- Nic nie wyjaśniliśmy. Nic nie wyjaśniliśmy z WWN. Wiecie, co mi powiedział Aksel?
- Co? - z cieniem zmęczenia i strachu popatrzyłem na Mundusa.
- Powiedział, że czas naszego układu dawno minął... że Lerka będzie dla niego idealną partnerką. A ja, dobrym doradcą.
Lerka westchnęła z grozą. Ptak wbił wzrok w ziemię.
- Ani Lerka, ani ty, nigdzie nie idziecie - odpowiedziałem pewnie.
- A ciebie, Berylu... się zamknie. Albo, ewentualnie zlikwiduje.
- Co...?
- Na postrach społeczeństwu. Wiem, że cudzym losem łatwo się rozporządza...

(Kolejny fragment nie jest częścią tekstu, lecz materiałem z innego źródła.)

==> config.mk <==
export PLATFORM = sky130hd
export DESIGN_NAME = mem_access_ctrl
export DESIGN_NICKNAME = d
export VERILOG_FILES = /design/src/rtl/mem_access_ctrl_pkg.sv /design/src/rtl/mem_access_ctrl_timeout_counter.sv /design/src/rtl/mem_access_ctrl.sv
export SDC_FILE = /design/constraint.sdc
export NUM_CORES = 1
export LEC_CHECK = 0
export BUFFER_PORTS_ARGS = -buffer_cell sky130_fd_sc_hd__buf_2
export CAP_MARGIN = 20
export CORE_AREA = 2 2 39 41
export DETAILED_ROUTE_END_ITERATION = 6
export DIE_AREA = 0 0 41 43
export PLACE_DENSITY = 0.59
export SYNTH_ARGS = -nofsm -noshare
export SYNTH_HDL_FRONTEND = slang
export SYNTH_HIERARCHICAL = 1
export SYNTH_SLANG_ARGS = --single-unit
==> constraint.sdc <==
create_clock -name clk -period 4.1 [get_ports clk]
set_input_delay 0.205 -clock clk [delete_from_list [all_inputs] [get_ports clk]]
set_output_delay 0.205 -clock clk [all_outputs]
set_load 0.01 [all_outputs]
==> src/rtl/mem_access_ctrl_pkg.sv <==
// rtl/mem_access_ctrl_pkg.sv - shared opcodes, state encoding and decode helpers
package mem_access_ctrl_pkg;

  localparam logic [4:0] OP_LOAD  = 5'b00000;
  localparam logic [4:0] OP_STORE = 5'b01000;

  typedef enum logic [1:0] {
    ST_IDLE   = 2'd0,
    ST_ACCESS = 2'd1,
    ST_DONE   = 2'd2,
    ST_ERR    = 2'd3
  } state_e;

  function automatic logic op_is_load(input logic [4:0] major);
    return major == OP_LOAD;
  endfunction

  function automatic logic op_is_store(input logic [4:0] major);
    return major == OP_STORE;
  endfunction

endpackage

==> src/rtl/mem_access_ctrl_timeout_counter.sv <==
// rtl/mem_access_ctrl_timeout_counter.sv - saturating ACCESS-cycle counter with terminal count
module timeout_counter #(
  parameter int TIMEOUT = 15,
  parameter int W       = $clog2(TIMEOUT + 1)
) (
  input  logic clk,
  input  logic rst,
  input  logic clear_i,
  input  logic enable_i,
  output logic tc_o
);

  localparam logic [W-1:0] TC_VAL = W'(TIMEOUT - 1);

  logic [W-1:0] count_q, count_d;

  // Holding at the terminal value keeps the counter from ever wrapping.
  always_comb begin
    count_d = count_q;
    if (clear_i) begin
      count_d = '0;
    end else if (enable_i && (count_q != TC_VAL)) begin
      count_d = count_q + 1'b1;
    end
  end

  always_ff @(posedge clk or posedge rst) begin
    if (rst) begin
      count_q <= '0;
    end else begin
      count_q <= count_d;
    end
  end

  assign tc_o = (count_q == TC_VAL);

endmodule

==> src/rtl/mem_access_ctrl.sv <==
// rtl/mem_access_ctrl.sv - stalls the PC around load/store data-memory accesses
module mem_access_ctrl
  import mem_access_ctrl_pkg::*;
#(
  parameter int TIMEOUT = 15
) (
  input  logic       clk,
  input  logic       rst,
  input  logic [6:0] opcode,
  input  logic       mem_ack,
  output logic       mem_req,
  output logic       mem_we,
  output logic       pc_enable,
  output logic       reg_write_load,
  output logic       busy,
  output logic       bus_err
);

  state_e state_q, state_d;
  logic   is_store_q, is_store_d;
  logic   dec_load, dec_store, dec_mem;
  logic   cnt_clear, cnt_enable, cnt_tc;
  logic   unused_opcode_bits;

  assign dec_load           = op_is_load(opcode[6:2]);
  assign dec_store          = op_is_store(opcode[6:2]);
  assign dec_mem            = dec_load | dec_store;
  assign unused_opcode_bits = ^opcode[1:0];

  always_ff @(posedge clk or posedge rst) begin
    if (rst) begin
      state_q    <= ST_IDLE;
      is_store_q <= 1'b0;
    end else begin
      state_q    <= state_d;
      is_store_q <= is_store_d;
    end
  end

  // An ack on the terminal ACCESS cycle still completes the access.
  always_comb begin
    state_d    = state_q;
    is_store_d = is_store_q;
    cnt_clear  = 1'b0;
    cnt_enable = 1'b0;
    case (state_q)
      ST_IDLE: begin
        if (dec_mem) begin
          state_d    = ST_ACCESS;
          is_store_d = dec_store;
          cnt_clear  = 1'b1;
        end
      end
      ST_ACCESS: begin
        if (mem_ack) begin
          state_d = ST_DONE;
        end else if (cnt_tc) begin
          state_d = ST_ERR;
        end else begin
          cnt_enable = 1'b1;
        end
      end
      ST_DONE: state_d = ST_IDLE;
      ST_ERR:  state_d = ST_ERR;
      default: state_d = ST_IDLE;
    endcase
  end

  always_comb begin
    mem_req        = (state_q == ST_ACCESS);
    mem_we         = (state_q == ST_ACCESS) && is_store_q;
    pc_enable      = ((state_q == ST_IDLE) && !dec_mem) || (state_q == ST_DONE);
    reg_write_load = pc_enable;
    busy           = (state_q == ST_ACCESS) || (state_q == ST_DONE);
    bus_err        = (state_q == ST_ERR);
  end

  timeout_counter #(
    .TIMEOUT (TIMEOUT)
  ) u_timeout_counter (
    .clk      (clk),
    .rst      (rst),
    .clear_i  (cnt_clear),
    .enable_i (cnt_enable),
    .tc_o     (cnt_tc)
  );

endmodule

- Nie ma mowy! - krzyknęła Eclipse - co on sobie mysli? Może i znają nasze tajemnice wojskowe, ale najważniejsze jest chyba samo wojsko, czyż nie? - a wojsko jeszcze mamy.
- Tak... teraz trzeba tego wojska pilnować, żeby... bo jak któryś z szeregwców sam w lesie będzie, to łatwo go złapać, albo gardło gdzieś poderżnąć... - westchnął ptak.
Dalej szliśmy, nie wypowiedziawszy nawet słowa.